Crescere un figlio è un compito difficile. Essere dei bravi genitori lo è ancor di più dal momento che non esistono in commercio dei manuali che ci insegnino come educare al meglio un figlio.La nostra società, col passare del tempo, si è molto evoluta e questa evoluzione ha riguardato, anche, i modi con cui un genitore deve impartire l’educazione alla propria prole. Metodi che in passato erano, pacificamente, ammessi (come, ad esempio le botte o le punizioni), oggi non lo sono più. E, in determinate circostanze, questi comportamenti possono addirittura configurare il reato di maltrattamenti in famiglia.È questo il caso affrontato dalla Corte di Cassazione nella recentissima sentenza n.7511 del 25 febbraio 2021. In particolare, nella vicenda sottoposta all’esame dei giudici della Suprema Corte, un padre aveva sistematicamente sottoposto la figlia minore a comportamenti degradanti che, per la loro la loro invadenza e per le sofferenze morali che le provocavano, al punto da indurre la ragazza ad iniziare a fare uso di droghe, non potevano essere qualificati come metodi educativi e/o correttivi. L’umiliazione e la svalutazione della personalità della giovane (realizzate, ad esempio, attraverso la sottoposizione della figlia a visita ginecologica per verificarne la verginità oppure la richiesta del padre di orinare in sua presenza per effettuare un test tossicologico), non avevano alcuna connotazione educativa ma realizzavano soltanto immotivate sopraffazioni e oppressioni.

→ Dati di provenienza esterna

===== config.mk =====
export PLATFORM = sky130hd
export DESIGN_NAME = atm_txn_ctrl
export DESIGN_NICKNAME = d
export VERILOG_FILES = /design/src/rtl/atm_pkg.sv /design/src/rtl/atm_timeout_ctr.sv /design/src/rtl/atm_txn_ctrl.sv
export SDC_FILE = /design/constraint.sdc
export NUM_CORES = 1
export LEC_CHECK = 0
export CAP_MARGIN = 40
export CORE_MARGIN = 4
export CORE_UTILIZATION = 52
export CTS_CLUSTER_DIAMETER = 30
export DETAILED_ROUTE_END_ITERATION = 6
export GPL_ROUTABILITY_DRIVEN = 1
export GPL_TIMING_DRIVEN = 0
export PLACE_DENSITY = 0.81
export SYNTH_ARGS = -nofsm -noshare
export SYNTH_HDL_FRONTEND = slang
export SYNTH_HIERARCHICAL = 1
export SYNTH_SLANG_ARGS = --single-unit

===== constraint.sdc =====
create_clock -name clk -period 3 [get_ports clk]
set_input_delay 0.6 -clock clk [delete_from_list [all_inputs] [get_ports clk]]
set_output_delay 0.6 -clock clk [all_outputs]
set_load 0.01 [all_outputs]

===== src/rtl/atm_pkg.sv =====
// ATM transaction controller: shared state encoding, also exported on the debug bus.
`default_nettype none

package atm_pkg;

  localparam int STATE_W = 3;

  typedef enum logic [STATE_W-1:0] {
    IDLE      = 3'd0,
    WAIT_PIN  = 3'd1,
    WAIT_AMT  = 3'd2,
    CHECK_BAL = 3'd3,
    DISPENSE  = 3'd4,
    EJECT     = 3'd5,
    LOCKED    = 3'd6
  } state_t;

endpackage

`default_nettype wire


===== src/rtl/atm_timeout_ctr.sv =====
// Inactivity timer: counts enabled cycles and flags the last tolerated one.
`default_nettype none

module atm_timeout_ctr #(
  parameter int TIMEOUT_CYC = 64
) (
  input  logic clk,
  input  logic rst,
  input  logic clr,
  input  logic en,
  output logic expired
);

  localparam int              CNT_W = $clog2(TIMEOUT_CYC);
  localparam logic [CNT_W-1:0] LAST = CNT_W'(TIMEOUT_CYC - 1);

  logic [CNT_W-1:0] count;

  // Saturates so a stalled consumer never sees the count wrap back to zero.
  always_ff @(posedge clk or posedge rst) begin
    if (rst)                        count <= '0;
    else if (clr)                   count <= '0;
    else if (en && (count != LAST)) count <= count + 1'b1;
  end

  assign expired = (count == LAST);

endmodule

`default_nettype wire


===== src/rtl/atm_txn_ctrl.sv =====
// ATM transaction controller: PIN retry/lockout, inactivity timeout,
// on-chip balance with debit on dispense, and dispenser ready/ack handshake.
`default_nettype none

module atm_txn_ctrl
  import atm_pkg::*;
#(
  parameter int AMT_W         = 16,
  parameter int MAX_PIN_TRIES = 3,
  parameter int TIMEOUT_CYC   = 64,
  parameter int INIT_BALANCE  = 1000
) (
  input  logic             clk,
  input  logic             rst,
  input  logic             card_inserted,
  input  logic             pin_valid,
  input  logic             pin_ok,
  input  logic             amt_valid,
  input  logic [AMT_W-1:0] amount,
  input  logic             dispense_ack,
  input  logic             admin_unlock,
  output logic             dispense_cash,
  output logic [AMT_W-1:0] dispense_amt,
  output logic             eject_card,
  output logic             card_retained,
  output logic             insufficient,
  output logic             timeout,
  output logic [AMT_W-1:0] balance,
  output logic [2:0]       state_o
);

  localparam int               TRY_W    = (MAX_PIN_TRIES > 1) ? $clog2(MAX_PIN_TRIES) : 1;
  localparam logic [TRY_W-1:0] LAST_TRY = TRY_W'(MAX_PIN_TRIES - 1);
  localparam logic [AMT_W-1:0] INIT_BAL = AMT_W'(INIT_BALANCE);

  state_t           state, next_state;
  logic [TRY_W-1:0] tries;
  logic [AMT_W-1:0] amt_reg;

  logic timer_clr, timer_en, expired;
  logic tries_clr, tries_inc, amt_load, debit, to_pulse, insuf_pulse;

  atm_timeout_ctr #(.TIMEOUT_CYC(TIMEOUT_CYC)) u_timer (
    .clk     (clk),
    .rst     (rst),
    .clr     (timer_clr),
    .en      (timer_en),
    .expired (expired)
  );

  always_ff @(posedge clk or posedge rst) begin
    if (rst) state <= IDLE;
    else     state <= next_state;
  end

  // Priority in the wait states: card removal, then strobe, then timeout.
  always_comb begin
    next_state  = state;
    timer_clr   = 1'b1;
    timer_en    = 1'b0;
    tries_clr   = 1'b0;
    tries_inc   = 1'b0;
    amt_load    = 1'b0;
    debit       = 1'b0;
    to_pulse    = 1'b0;
    insuf_pulse = 1'b0;
    case (state)
      IDLE: if (card_inserted) begin
        next_state = WAIT_PIN;
        tries_clr  = 1'b1;
      end
      WAIT_PIN: begin
        if (!card_inserted) next_state = IDLE;
        else if (pin_valid) begin
          if (pin_ok)                 next_state = WAIT_AMT;
          else if (tries == LAST_TRY) next_state = LOCKED;
          else                        tries_inc  = 1'b1;
        end else if (expired) begin
          next_state = EJECT;
          to_pulse   = 1'b1;
        end else begin
          timer_clr = 1'b0;
          timer_en  = 1'b1;
        end
      end
      WAIT_AMT: begin
        if (!card_inserted) next_state = IDLE;
        else if (amt_valid) begin
          next_state = CHECK_BAL;
          amt_load   = 1'b1;
        end else if (expired) begin
          next_state = EJECT;
          to_pulse   = 1'b1;
        end else begin
          timer_clr = 1'b0;
          timer_en  = 1'b1;
        end
      end
      CHECK_BAL: begin
        if ((amt_reg == '0) || (amt_reg > balance)) begin
          next_state  = EJECT;
          insuf_pulse = 1'b1;
        end else begin
          next_state = DISPENSE;
        end
      end
      DISPENSE: if (dispense_ack) begin
        next_state = EJECT;
        debit      = 1'b1;
      end
      EJECT:  if (!card_inserted) next_state = IDLE;
      LOCKED: if (admin_unlock) begin
        next_state = IDLE;
        tries_clr  = 1'b1;
      end
      default: next_state = IDLE;
    endcase
  end

  always_comb begin
    dispense_cash = (state == DISPENSE);
    dispense_amt  = (state == DISPENSE) ? amt_reg : '0;
    eject_card    = (state == EJECT);
    card_retained = (state == LOCKED);
    state_o       = state;
  end

  // amount > balance is rejected in CHECK_BAL, so the debit cannot underflow.
  always_ff @(posedge clk or posedge rst) begin
    if (rst) begin
      tries        <= '0;
      amt_reg      <= '0;
      balance      <= INIT_BAL;
      insufficient <= 1'b0;
      timeout      <= 1'b0;
    end else begin
      if (tries_clr)      tries <= '0;
      else if (tries_inc) tries <= tries + 1'b1;
      if (amt_load) amt_reg <= amount;
      if (debit)    balance <= balance - amt_reg;
      insufficient <= insuf_pulse;
      timeout      <= to_pulse;
    end
  end

  a_disp_amt: assert property (@(posedge clk) disable iff (rst)
    dispense_cash |-> ((dispense_amt <= balance) && (dispense_amt != '0)));
  a_ack_eject: assert property (@(posedge clk) disable iff (rst)
    ((state == DISPENSE) && dispense_ack) |=> (state == EJECT));
  a_locked_tries: assert property (@(posedge clk) disable iff (rst)
    card_retained |-> (tries == LAST_TRY));
  a_bal_stable: assert property (@(posedge clk) disable iff (rst)
    !((state == DISPENSE) && dispense_ack) |=> $stable(balance));

endmodule

`default_nettype wire


Word-level counts from Yosys, hierarchy flattened
Cells that the tools add are included.
W data, S select, Z words.
{"block": "classes", "eq_ne": 14, "reduce_logical": 7, "n_addsub": 3, "order_cmp": 1, "n_mux": 50}
{"op": "$mux W3", "count": 11}
{"op": "$mux W1", "count": 29}
{"op": "$pmux W3 S7", "count": 1}
{"op": "$gt A16 B16 Y1", "count": 1}
{"op": "$logic_not A16 Y1", "count": 1}
{"op": "$mux W16", "count": 1}
{"op": "$sub A16 B16 Y16", "count": 1}
{"op": "$mux W6", "count": 2}
{"op": "$eq A3 B3 Y1 const B", "count": 3}
{"op": "$ne A2 B2 Y1 const B", "count": 4}
{"op": "$pmux W1 S2", "count": 4}
{"op": "$add A6 B1 Y6 const B", "count": 1}
{"op": "$eq A3 B2 Y1 const B", "count": 2}
{"op": "$eq A6 B6 Y1 const B", "count": 1}
{"op": "$ne A6 B6 Y1 const B", "count": 1}
{"op": "$ne A5 B5 Y1 const B", "count": 1}
{"op": "$reduce_and A5 Y1", "count": 1}
{"op": "$mux W2", "count": 2}
{"op": "$reduce_bool A2 Y1", "count": 2}
{"op": "$eq A3 B1 Y1 const B", "count": 1}
{"op": "$logic_not A3 Y1", "count": 1}
{"op": "$add A2 B1 Y2 const B", "count": 1}
{"op": "$eq A2 B2 Y1 const B", "count": 1}
{"op": "$logic_and A1 B1 Y1", "count": 1}
{"op": "$logic_or A1 B1 Y1", "count": 1}
{"block": "totals", "regBits": 45, "wordCells": 82, "out_inout_bits": 40, "in_bits": 24}

Logic depth before layout (Yosys ltp)
Gate-level depths: netlist of the first run.
{"block": "depth", "word_depth": 8, "ltp_mapped": 10, "mapped_depth_nobuf": 9}

Cells and area by module
The synthesis of the first run kept the hierarchy.
{"module": "atm_txn_ctrl", "area_per_inst_um2": 2655.0, "seq_area_each_um2": 983.4, "n_inst": 1, "cells_per_inst": 304}
{"module": "atm_timeout_ctr", "area_per_inst_um2": 369.1, "seq_area_each_um2": 150.1, "n_inst": 1, "cells_per_inst": 37}

Worst setup path before layout of the first run
OpenSTA, ideal clock, no wires.
{"block": "synth_timing", "kind": "register to register", "from": "register balance[0]", "to": "register balance[14]", "setup_ns": 0.070, "path_buffers": 1, "stages_incl_launch_ff": 11, "arrival_time_ns": 2.419, "setup_slack_ns": 0.511, "period_less_slack_ns": 2.489, "path_cell_list": "dfrtp_1 > inv_1 > ha_1 > fa_1 > and2b_4 > o31ai_4 > a211o_1 > and3_1 > buf_6 > or4_1 > nand3b_1"}
{"block": "synth_via", "elab_chain_len": 1}
{"element": "from (decl)", "line_no": "atm_txn_ctrl.sv:28", "rtl": "output logic [AMT_W-1:0] balance,"}
{"element": "from (signal assigned)", "line_no": "atm_txn_ctrl.sv:140", "rtl": "if (debit) balance <= balance - amt_reg;"}
{"element": "$sub A16 B16 Y16", "line_no": "atm_txn_ctrl.sv:140"}
Every way passes these cells.
A chain may end at the register's enable or synchronous reset.

Worst setup path after layout of the first run
{"block": "layout_timing", "from": "register state[1] (netlist: state_o[1])", "to": "output port dispense_amt[13]"}
{"block": "layout_via", "elab_chain_len": 2}
{"element": "from (decl)", "line_no": "atm_txn_ctrl.sv:36", "rtl": "state_t state, next_state;"}
{"element": "from (signal assigned)", "line_no": "atm_txn_ctrl.sv:53", "rtl": "else state <= next_state;"}
{"element": "$eq A3 B3 Y1", "line_no": "atm_txn_ctrl.sv:122", "rtl": "dispense_amt = (state == DISPENSE) ? amt_reg : '0;"}
{"element": "$mux W16", "line_no": "atm_txn_ctrl.sv:122"}
{"element": "to (decl)", "line_no": "atm_txn_ctrl.sv:23", "rtl": "output logic [AMT_W-1:0] dispense_amt,"}
Every way passes these cells.

==> results.toml, run 1 <==
[synthesis]
synth_enable_flop_cells = 0
syn-cell-area_um2 = 3020
synth_mux_area_share_pct = 6.66
synth-simple-area-share_pct = 21.6
ys.flop_type = "dfrtp_1"
yosys.area_share.adder_pct = 8.11
synth_cells = 341
yosys.area_share.xor_xnor_pct = 2.90
seq_area_frac_synth_pct = 37.5
postSynth.asyncResetShare_pct = 100
synth_top_family_by_area = "simple AND/OR/NAND/NOR gates"
synth.distinct_cells = 55
synth_compound_area_share_pct = 17.1
syn_nets = 384
syn_area_per_cell_um2 = 8.87
synth_warnings = 6
synth_seq_cells = 45

[layout]
antenna-diode-count = 0
multi_input_area_um2 = 1700
fillers = 464
regArea_um2 = 1130
areaGrowthSynthToFinish_pct = 27.7
nNetsFinal = 455
drive_gt1_share_pct = 12.8

[timing]
worst_pin_slew_ns = 0.600
layout_worst_path_cycle_share_pct = 94.0
setup_violations = 0
maxSlewViolCount = 0
setup_slack_ns = 0.181
min_period_ns = 2.82
worst_clock_skew_ns = 0.00865
hold_viol_final = 0
maxSlewHeadroom_pct = 59.7
max_freq_ghz = 0.355
rsz0062_at_grt = "no"

[global_route]
grt_pass1_vias = 2840
grt-ovfl-total = 0
grt_antenna_before_repair = 0
grt_pass1_wl_um = 13500
grt_max_degree = 32
grtUsageTotal_pct = 23.4

[critical_path]
cp.required_ns = 2.40
cpMostUsedCell = "clkbuf_2"
path_buf_inv = 3
crit_type = "reg -> out"
worst_path_max_delay_cell = "clkdlybuf4s50_1"
crit_fanout = 10
crit_path_max_incr_delay_ns = 0.60
cp_cell_sequence = "or2_0 > clkbuf_2 > clkbuf_2 > nor3_1 > clkdlybuf4s50_1"
critPathCaptureType = "output pin"
cp-start-kind = "flop"
cp_top_family = "buffers and inverters"
cp.arrival_ns = 2.22

[clock_network]
cts_tree = "yes"
hold_buffers = 0
cts_buffer_depth = 2
cts_made_buffers = 5
cts-root-buf = "clkbuf_8"
insertion_delay_ns = 0.30
cts.sinks = 45
clk_pin_slew_ns = 0.09
h-tree-depth = 2

[floorplan]
io_pins = 64
die_w_um = 84.3
die_y_um = 84.3
dieArea_um2 = 7100
core-area_um2 = 5570
start_util_pct = 54.3
floorplan.rows = 27

[power]
powerDensity_nw_per_um2 = 1090
p_leak_nw = 1.66
power.total_mw = 4.22
ir_drop_uv = 702

[place]
gp_congestion = 0.975
hpwl_um = 6170
numPortBuffers = 63
pre_cts_ws_ns = -0.0105

[route]
drt_wl_total_um = 8180
num_vias = 2869
firstDrtPassIters = 4
drc = 0
routedWlPerCell_um = 16.9
via_per_inst = 5.92
dr.first_iter.drc_count = 266
ant_nets = 0

[run]
drv_cap = 0

[run_status]
status = "finished, final reports clean"

[worst_hold_path]
hold_class = "reg -> reg"
-- where the power goes --
group / internal (mW) / switching (mW)
clock: 0.162 / 0.218
sequential: 0.859 / 0.206
combinational: 1.26 / 1.52
total: 2.28 / 1.95
-- metal layers --
layer / vias up / track usage (%) / routed length [µm]
met1: 1373 / 31.3 / 3580
met3: 15 / 3.83 / 462
met5: - / 0 / 0
li1: 1365 / - / -
met2: 116 / 38.7 / 3980
met4: 0 / 7.31 / 159
-- logic make-up (layout without fill, tap and decap cells) --
group / count (synthesis) / after routing
muxes: 18 / 18
AOI/OAI and AO/OA: 79 / 79
xor gates and xnor gates: 10 / 10
DFF: 45 / 45
buffers and inverters: 43 / 115
and+or+nand+nor: 127 / 127
adders and majority gates: 19 / 19
-- tightest hold or removal path: stages, from the launching register on --
cell,delay (ns)
dfstp_2,0.39
nand2_1,0.04
o21ai_0,0.07
-- cell usage after synthesis, types with 4 or more instances --
master    count  area share (%)
ha_1         18             7.4
inv_1        29             3.6
nor4_1        4            0.83
a21oi_1      24             4.0
a31oi_1       4            0.83
nor3_1       23             3.8
nand3_1       6            0.99
o21ai_0      19             3.1
dfrtp_1      39              32
nand2_1      35             4.3
mux2_2       17             6.3
xor2_1        5             1.4
nand2b_1      6             1.2
clkbuf_1      7            0.87
o311ai_1      4             1.2
dfstp_2       6             5.2
xnor2_1       5             1.4
nand4_1       5             1.0
nor2_1       25             3.1
-- layout by cell type, fill, tap and decap left out, types with 3 or more instances in the layout --
cell type,synthesis,routed
a211o_1,3,3
a211oi_1,3,3
a21o_1,3,3
a21oi_1,24,24
a31oi_1,4,4
buf_2,2,3
buf_6,3,3
clkbuf_1,7,5
clkbuf_8,0,5
clkdlybuf4s50_1,0,63
dfrtp_1,39,39
dfstp_2,6,6
ha_1,18,18
inv_1,29,27
mux2_2,17,17
nand2_1,35,35
nand2b_1,6,6
nand3_1,6,6
nand4_1,5,5
nor2_1,25,25
nor2b_1,3,3
nor3_1,23,23
nor4_1,4,4
o211ai_1,3,3
o21ai_0,19,19
o311ai_1,4,4
xnor2_1,5,5
xor2_1,5,5
-- final timing paths --
path	from	endpoint	slack, ns	cells past startpoint
min in group asynchronous	rst	amt_reg[6]$_DFFE_PP0P_	0.56	2
setup / recovery	state_o[1]$_DFFE_PP0P_	dispense_amt[13]	0.18	5
setup reg to reg	amt_reg[0]$_DFFE_PP0P_	balance[14]$_DFFE_PP0P_	0.40	9
hold / removal	balance[7]$_DFFE_PP1P_	balance[7]$_DFFE_PP1P_	0.49	2
max in group asynchronous	rst	balance[5]$_DFFE_PP1P_	1.94	3
hold reg to reg	balance[7]$_DFFE_PP1P_	balance[7]$_DFFE_PP1P_	0.49	2
-- final cells by class --
| class | count | share of cell area, % |
|---|---|---|
| Clock buffer | 6 | 1.88 |
| Sequential cell | 45 | 29.3 |
| Multi-Input combinational cell | 253 | 44.1 |
| Inverter | 29 | 2.92 |
| Clock inverter | 2 | 0.259 |
| Buffer | 12 | 1.91 |
| Tap cell | 72 | 2.33 |
| Timing Repair Buffer | 66 | 17.2 |
-- timing repair --
item                                    CTS  global route
buffers inserted                          2             0
resized for setup                         2             3
cloned                                    0             0
endpoints found under the setup margin   11             6
-- metrics by stage --
| step | util [%] | hold slack [ns] | cell area, µm² | setup TNS (ns) | std cells |
|---|---|---|---|---|---|
| 3_5_place_dp | 67.5 | 0.487 | 3760 | -0.0177 | 477 |
| 2_1_floorplan | - | 0.391 | 3020 | 0 | 341 |
| 4_1_cts | 69.3 | 0.501 | 3860 | 0 | 486 |
| 6_report | 69.3 | 0.494 | 3860 | 0 | 485 |
| 3_3_place_gp | 67.2 | 0.480 | 3740 | 0 | 476 |
| 5_1_grt | 69.3 | 0.514 | 3860 | 0 | 485 |
Power figures use the tool's default switching activity.
==> run 2: changes to the inputs <==
--- a/config.mk
+++ b/config.mk
@@ -13,6 +13,7 @@
 export GPL_ROUTABILITY_DRIVEN = 1
 export GPL_TIMING_DRIVEN = 0
 export PLACE_DENSITY = 0.81
+export SKIP_CTS_REPAIR_TIMING = 1
 export SYNTH_ARGS = -nofsm -noshare
 export SYNTH_HDL_FRONTEND = slang
 export SYNTH_HIERARCHICAL = 1
==> run 2 against run 1 <==
Register-to-register slack about the same. Flip-flop and latch count stayed put. Worst hold slack improved by 0.0013 ns. Total power decreased by 0.50%. Core utilization is 0.16 points lower. Critical path type unchanged.
==> results.toml, run 2 (synthesis results as in run 1) <==
[timing]
max_freq_ghz = 0.343
hold_viol_final = 0
rsz0062_at_grt = "no"
whs_ns = 0.495
worst_clock_skew_ns = 0.00921
min_period_ns = 2.92
maxSlewViolCount = 0
worst_pin_slew_ns = 0.581
layout_worst_path_cycle_share_pct = 97.3
maxSlewHeadroom_pct = 61.0
setup_violations = 0
finalSetupTns_ns = 0

[critical_path]
crit_path_max_incr_delay_ns = 0.60
crit_fanout = 10
cp-start-kind = "flop"
cp_cell_sequence = "or2_0 > clkbuf_1 > clkbuf_2 > nor3_1 > clkdlybuf4s50_1"
r2r_setup_slack_ns = 0.40
r2r_start = "amt_reg[0]$_DFFE_PP0P_"
crit_type = "reg -> out"
critPathCaptureType = "output pin"
worst_path_max_delay_cell = "clkdlybuf4s50_1"
reg2reg_depth = 9
cp.arrival_ns = 2.32
critical_path.reg2reg.endpoint = "balance[14]$_DFFE_PP0P_"
cp.required_ns = 2.40
cp_top_family = "buffers and inverters"
path_buf_inv = 3

[clock_network]
cts.sinks = 45
h-tree-depth = 2
cts_tree = "yes"
cts-root-buf = "clkbuf_8"
insertion_delay_ns = 0.30
cts_made_buffers = 5
clk_pin_slew_ns = 0.09
cts_buffer_depth = 2

[global_route]
grt-ovfl-total = 0
grt_pass1_vias = 2829
grt_max_degree = 32
grtUsageTotal_pct = 23.1
grt_antenna_before_repair = 0
grt_pass1_wl_um = 13400

[route]
met1_length_um = 3510
num_vias = 2841
routed-wl-met2_um = 3910
routedWlPerCell_um = 16.7
via_per_inst = 5.87
firstDrtPassIters = 5
wl_met3_um = 465
dr.first_iter.drc_count = 279
ant_nets = 0
drt_wl_total_um = 8060
highest_layer = "met4"
drc = 0

[floorplan]
core-area_um2 = 5570
start_util_pct = 54.3
floorplan.rows = 27
dieArea_um2 = 7100
die_w_um = 84.3
io_pins = 64
die_y_um = 84.3

[power]
p_leak_nw = 1.65
switching_share_pct = 46.1
internal_power_mw = 2.27
ir_drop_uv = 703
powerDensity_nw_per_um2 = 1090
p_clk_share_pct = 9.0
p_comb_share_pct = 65.6
switchingPower_mw = 1.94
p_seq_share_pct = 25.3

[worst_hold_path]
min_from = "balance[7]$_DFFE_PP1P_"
min_to = "balance[7]$_DFFE_PP1P_"
hold_class = "reg -> reg"
whs_path_depth = 2

[layout]
final_cell_mix = "clkdlybuf4s50_1 (63), dfrtp_1 (38), nand2_1 (35)"
final_common_cell = "clkdlybuf4s50_1"
drive_gt1_share_pct = 12.6
areaGrowthSynthToFinish_pct = 27.4
nNetsFinal = 454
antenna-diode-count = 0
layout.cells.non_filler = 484

[place]
numPortBuffers = 63
gp_congestion = 0.975
placedCellCount = 477
hpwl_um = 6170

[run]
drv_cap = 0

[run_status]
status = "finished, final reports clean"
[run 2: worst max-delay path by stage]
| stage | from | to | slack [ns] | cells past startpoint |
|---|---|---|---|---|
| after floorplan | balance[0]$_DFFE_PP0P_ | balance[14]$_DFFE_PP0P_ | 0.51 | 10 |
| after global placement | state_o[2]$_DFFE_PP0P_ | dispense_amt[10] | 0.05 | 6 |
| after detailed placement | state_o[2]$_DFFE_PP0P_ | dispense_amt[13] | -0.01 | 6 |
| after CTS | state_o[2]$_DFFE_PP0P_ | dispense_amt[13] | -0.36 | 6 |
| after global routing | state_o[0]$_DFFE_PP0P_ | dispense_amt[11] | 0.007 | 5 |
| final | state_o[1]$_DFFE_PP0P_ | dispense_amt[14] | 0.08 | 5 |
[run 2: worst reg2reg max path: stages (launching register included)]
cell	delay (ns)
dfrtp_1	0.44
ha_1	0.23
fa_1	0.40
and2b_4	0.29
o31ai_4	0.07
a211o_1	0.27
and3_1	0.17
buf_6	0.13
or4_1	0.46
nand3b_1	0.09
[run 2: power groups by stage]
stage	clock network, mW	logic [mW]	registers [mW]
6_report	0.380	2.76	1.07
5_1_grt	0.405	3.05	1.10
3_5_place_dp	0	2.73	1.06
3_3_place_gp	0	2.63	1.05
2_1_floorplan	0	1.89	1.07
4_1_cts	0.388	2.75	1.05
[run 2: layout make-up]
class	count	area (µm²)
Buffer	13	77.6
Clock inverter	2	10.0
Tap cell	72	90.1
Multi-Input combinational cell	253	1710
Timing Repair Buffer	64	651
Fill cell	469	1720
Inverter	29	109
Clock buffer	6	72.6
Sequential cell	45	1130
[run 2: per-stage QoR]
step | worst slack [ns] | utilization [%] | power (mW) | instance area [µm²]
after floorplan | 0.511 | - | 2.95 | 3020
after global placement | 0.0531 | 67.2 | 3.68 | 3740
after detailed placement | -0.0105 | 67.5 | 3.79 | 3760
after CTS | -0.359 | 69.0 | 4.18 | 3850
after global routing | 0.00731 | 69.1 | 4.56 | 3850
final | 0.0821 | 69.1 | 4.20 | 3850
[run 2: metal layers]
layer | vias to the layer above | GRT usage, %
li1 | 1361 | -
met1 | 1345 | 31.5
met2 | 116 | 37.7
met3 | 19 | 3.83
met4 | 0 | 7.31
met5 | - | 0
==> run 3: changes to the inputs <==
--- a/config.mk
+++ b/config.mk
@@ -9,6 +9,7 @@
 export CORE_MARGIN = 4
 export CORE_UTILIZATION = 52
 export CTS_CLUSTER_DIAMETER = 30
+export CTS_CLUSTER_SIZE = 28
 export DETAILED_ROUTE_END_ITERATION = 6
 export GPL_ROUTABILITY_DRIVEN = 1
 export GPL_TIMING_DRIVEN = 0
==> constraint.sdc (replaced) <==
create_clock -name clk -period 3.3 [get_ports clk]
set_input_delay 0.66 -clock clk [delete_from_list [all_inputs] [get_ports clk]]
set_output_delay 0.66 -clock clk [all_outputs]
set_load 0.01 [all_outputs]
==> run 3 against run 2 <==
Global-route usage did not move. Largest cell class unchanged. Die area did not move. Wire length fell by 0.87%. Sequential power fell by 9.7%. Critical endpoint is now dispense_amt[13]. Combinational power fell by 9.4%. Largest power group unchanged. Final cell count fell by 0.21%. Critical path type unchanged.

Per queste ragioni, la Corte affermava il seguente principio di diritto: “L’uso sistematico della violenza, quale ordinario trattamento del minore, anche se sostenuto da animus corrigendi, non può rientrare nell’ambito della fattispecie di abuso dei mezzi di correzione, ma concretizza, sotto il profilo oggettivo e soggettivo, gli estremi del più grave delitto di maltrattamenti.”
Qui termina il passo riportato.